For more than 5 years, the Internet Archive has been archiving nearly every URL referenced in close to 300 wikipedia sites as soon as those links are added or changed at the rate of about 20 million URLs/week. And for the past 3 years, we have been running a software robot called IABot on 22 Wikipedia language editions looking for broken links (URLs that return a '404', or 'Page Not Found'). When broken links are discovered, IABot searches for archives in the Wayback Machine and other web archives to replace them with. Restoring links ensures Wikipedia remains accurate and verifiable and thus meets one of Wikipedia's three core content policies: 'Verifiability.'
For more than 5 years, the Internet Archive has been archiving nearly every URL referenced in close to 300 wikipedia sites as soon as those links are added or changed at the rate of about 20 million URLs/week. And for the past 3 years, we have been running a software robot called IABot on 22 Wikipedia language editions looking for broken links (URLs that return a '404', or 'Page Not Found'). When broken links are discovered, IABot searches for archives in the Wayback Machine and other web archives to replace them with. Restoring links ensures Wikipedia remains accurate and verifiable and thus meets one of Wikipedia's three core content policies: 'Verifiability.'
Archive.org is precious! Since a long time I rather send my students the archived version of web pages. If it is not there, I upload it. That way I can reuse a web page many years later and trust it is still there. Phenomenally simple!

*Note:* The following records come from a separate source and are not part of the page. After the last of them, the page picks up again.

$ cat src/rtl/ftdi_deframer_pkg.sv
// Shared constants and FSM state encoding for the FT245 receive deframer.
package ftdi_deframer_pkg;

    localparam logic [7:0] SYNC_BYTE = 8'hA5;
    localparam logic [7:0] ACK_BYTE  = 8'h06;
    localparam logic [7:0] NAK_BYTE  = 8'h15;

    typedef enum logic [2:0] {
        ST_HUNT    = 3'd0,
        ST_LEN     = 3'd1,
        ST_PAYLOAD = 3'd2,
        ST_CHK     = 3'd3,
        ST_ACK     = 3'd4
    } state_e;

    // A frame length is usable only if it is non-zero and a whole number of words.
    function automatic logic len_legal(input logic [7:0] len, input int unsigned word_bytes);
        return (len != 8'd0) && ((len & 8'(word_bytes - 1)) == 8'd0);
    endfunction

endpackage

$ cat src/rtl/ftdi_word_packer.sv
// Shifts payload bytes into a little-endian word and holds it in a valid/ready output register.
module ftdi_word_packer #(
    parameter int WORD_BYTES = 2
) (
    input  logic                    clk,
    input  logic                    rst,
    input  logic                    byte_valid_i,
    input  logic [7:0]              byte_data_i,
    input  logic                    byte_last_i,
    input  logic                    flush_i,
    output logic [8*WORD_BYTES-1:0] out_data_o,
    output logic                    out_valid_o,
    output logic                    out_last_o,
    input  logic                    out_ready_i
);

    localparam int W = 8 * WORD_BYTES;

    logic [1:0]   idx_q, idx_d;
    logic [W-1:0] buf_q, buf_d;
    logic [W-1:0] data_q, data_d;
    logic         valid_q, valid_d;
    logic         last_q, last_d;

    // The caller only pushes a byte while the output register is empty, so a
    // completed word never collides with a word still waiting for out_ready.
    always_comb begin
        idx_d   = idx_q;
        buf_d   = buf_q;
        data_d  = data_q;
        valid_d = valid_q;
        last_d  = last_q;
        if (valid_q && out_ready_i) begin
            valid_d = 1'b0;
            last_d  = 1'b0;
        end
        if (flush_i) begin
            idx_d = 2'd0;
        end else if (byte_valid_i) begin
            for (int i = 0; i < WORD_BYTES; i++) begin
                if (idx_q == 2'(i)) buf_d[i*8 +: 8] = byte_data_i;
            end
            if (idx_q == 2'(WORD_BYTES - 1)) begin
                data_d  = buf_d;
                valid_d = 1'b1;
                last_d  = byte_last_i;
                idx_d   = 2'd0;
            end else begin
                idx_d = idx_q + 2'd1;
            end
        end
    end

    always_ff @(posedge clk) begin
        if (rst) begin
            idx_q   <= 2'd0;
            buf_q   <= '0;
            data_q  <= '0;
            valid_q <= 1'b0;
            last_q  <= 1'b0;
        end else begin
            idx_q   <= idx_d;
            buf_q   <= buf_d;
            data_q  <= data_d;
            valid_q <= valid_d;
            last_q  <= last_d;
        end
    end

    assign out_data_o  = data_q;
    assign out_valid_o = valid_q;
    assign out_last_o  = last_q;

endmodule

You just know people will file DMCA takedowns for their content archived on Wayback, breaking the links yet again.
Because people are petty and obsessed with controlling their content even though they're not making money from it anymore and they would have otherwise forgotten about it completely.

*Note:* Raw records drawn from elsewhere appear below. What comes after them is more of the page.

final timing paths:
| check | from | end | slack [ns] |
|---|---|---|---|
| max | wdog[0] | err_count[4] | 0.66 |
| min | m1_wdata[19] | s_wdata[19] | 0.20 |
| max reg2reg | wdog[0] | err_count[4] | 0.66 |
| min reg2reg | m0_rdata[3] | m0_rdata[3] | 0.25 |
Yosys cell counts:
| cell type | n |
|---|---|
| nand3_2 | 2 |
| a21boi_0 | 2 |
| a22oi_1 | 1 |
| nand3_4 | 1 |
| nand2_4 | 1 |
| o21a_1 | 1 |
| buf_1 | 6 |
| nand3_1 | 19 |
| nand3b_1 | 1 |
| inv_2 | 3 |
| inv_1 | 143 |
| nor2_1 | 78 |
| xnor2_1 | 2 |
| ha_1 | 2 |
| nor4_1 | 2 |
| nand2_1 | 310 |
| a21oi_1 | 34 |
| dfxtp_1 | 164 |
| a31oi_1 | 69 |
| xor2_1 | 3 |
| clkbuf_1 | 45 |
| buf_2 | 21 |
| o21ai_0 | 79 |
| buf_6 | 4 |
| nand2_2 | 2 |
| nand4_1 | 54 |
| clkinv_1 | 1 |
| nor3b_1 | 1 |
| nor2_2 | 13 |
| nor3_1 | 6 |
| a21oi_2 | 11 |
[config.mk]
export PLATFORM = sky130hd
export DESIGN_NAME = viterbi_decoder_k3
export DESIGN_NICKNAME = d
export VERILOG_FILES = /design/src/rtl/viterbi_decoder_k3.sv
export SDC_FILE = /design/constraint.sdc
export NUM_CORES = 1
export LEC_CHECK = 0
export ABC_AREA = 0
export BUFFER_PORTS_ARGS = -buffer_cell sky130_fd_sc_hd__buf_2
export CORE_ASPECT_RATIO = 0.9
export CORE_MARGIN = 2
export CORE_UTILIZATION = 39
export DETAILED_ROUTE_END_ITERATION = 10
export HOLD_SLACK_MARGIN = 0.03
export PLACE_DENSITY = 0.53
export RECOVER_POWER = 100
export SYNTH_ARGS = -nofsm -noshare
export SYNTH_HDL_FRONTEND = slang
export SYNTH_SLANG_ARGS = --single-unit
[constraint.sdc]
create_clock -name clock -period 16.7 [get_ports clock]
set_input_delay 0.835 -clock clock [delete_from_list [all_inputs] [get_ports clock]]
set_output_delay 0.835 -clock clock [all_outputs]
set_load 0.005 [all_outputs]
[config.mk]
export PLATFORM = sky130hd
export DESIGN_NAME = mem_arbiter
export DESIGN_NICKNAME = d
export VERILOG_FILES = /design/src/rtl/core_pkg.sv /design/src/rtl/mem_arb_perf_cnt.sv /design/src/rtl/mem_arbiter.sv
export SDC_FILE = /design/constraint.sdc
export NUM_CORES = 1
export LEC_CHECK = 0
export ABC_AREA = 0
export CAP_MARGIN = 25
export CORE_UTILIZATION = 44
export DETAILED_ROUTE_END_ITERATION = 8
export GPL_TIMING_DRIVEN = 0
export PLACE_DENSITY = 0.86
export RECOVER_POWER = 25
export SLEW_MARGIN = 25
export SYNTH_ARGS = -nofsm -noshare
export SYNTH_HDL_FRONTEND = slang
export SYNTH_SLANG_ARGS = --single-unit
[constraint.sdc]
create_clock -name clock -period 3.8 [get_ports clock]
set_input_delay 0.57 -clock clock [delete_from_list [all_inputs] [get_ports clock]]
set_output_delay 0.57 -clock clock [all_outputs]
set_load 0.02 [all_outputs]
## config.mk

```make
export PLATFORM = sky130hd
export DESIGN_NAME = voxel_stream_unpacker
export DESIGN_NICKNAME = d
export VERILOG_FILES = /design/src/rtl/voxel_stream_unpacker.sv
export SDC_FILE = /design/constraint.sdc
export NUM_CORES = 1
export LEC_CHECK = 0
export CAP_MARGIN = 25
export CORE_UTILIZATION = 30
export CTS_CLUSTER_SIZE = 40
export DETAILED_ROUTE_END_ITERATION = 10
export PLACE_DENSITY = 0.61
export SYNTH_ARGS = -nofsm -noshare
export SYNTH_HDL_FRONTEND = slang
export SYNTH_SLANG_ARGS = --single-unit
```

## constraint.sdc

```tcl
create_clock -name clk -period 2.05 [get_ports clk]
set_clock_uncertainty 0.15 [all_clocks]
set_input_delay 0.41 -clock clk [delete_from_list [all_inputs] [get_ports clk]]
set_output_delay 0.41 -clock clk [all_outputs]
set_load 0.01 [all_outputs]
```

How are these 9 million links broken in the first place?
Wikipedia has a useful and seemingly complete archive of every version and edit for every article. I'm curious how these broken links originate, and how they differ from those that are available in the WIkipedia Revision History.
Until the domain's new owner sets up a robots.txt, causing Wayback Machine to retrospectively block public access to the archived copy of a document. See debate about this a year and a half ago.
Do they provide a health plan? The workers or their children might need hospital care.
Those articles were deleted for a reason!
These nazis are trying to plug up the memory hole!
Shut it down!
Most academic links go down because the student no longer works there, and the research lab has a clean out of old documents and web pages.
Vintage computer adverts: http://www.vintageadbrowser.com/computers-and-software-ads
Since you're assigning responsibility for updating outdated content, why isn't it the responsibility of the cited website's author to update their page, rather than taking it down?
In my experience with Wikipedia dead links, it's almost always a case of a server no longer existing or a site changing their CMS without setting up redirects.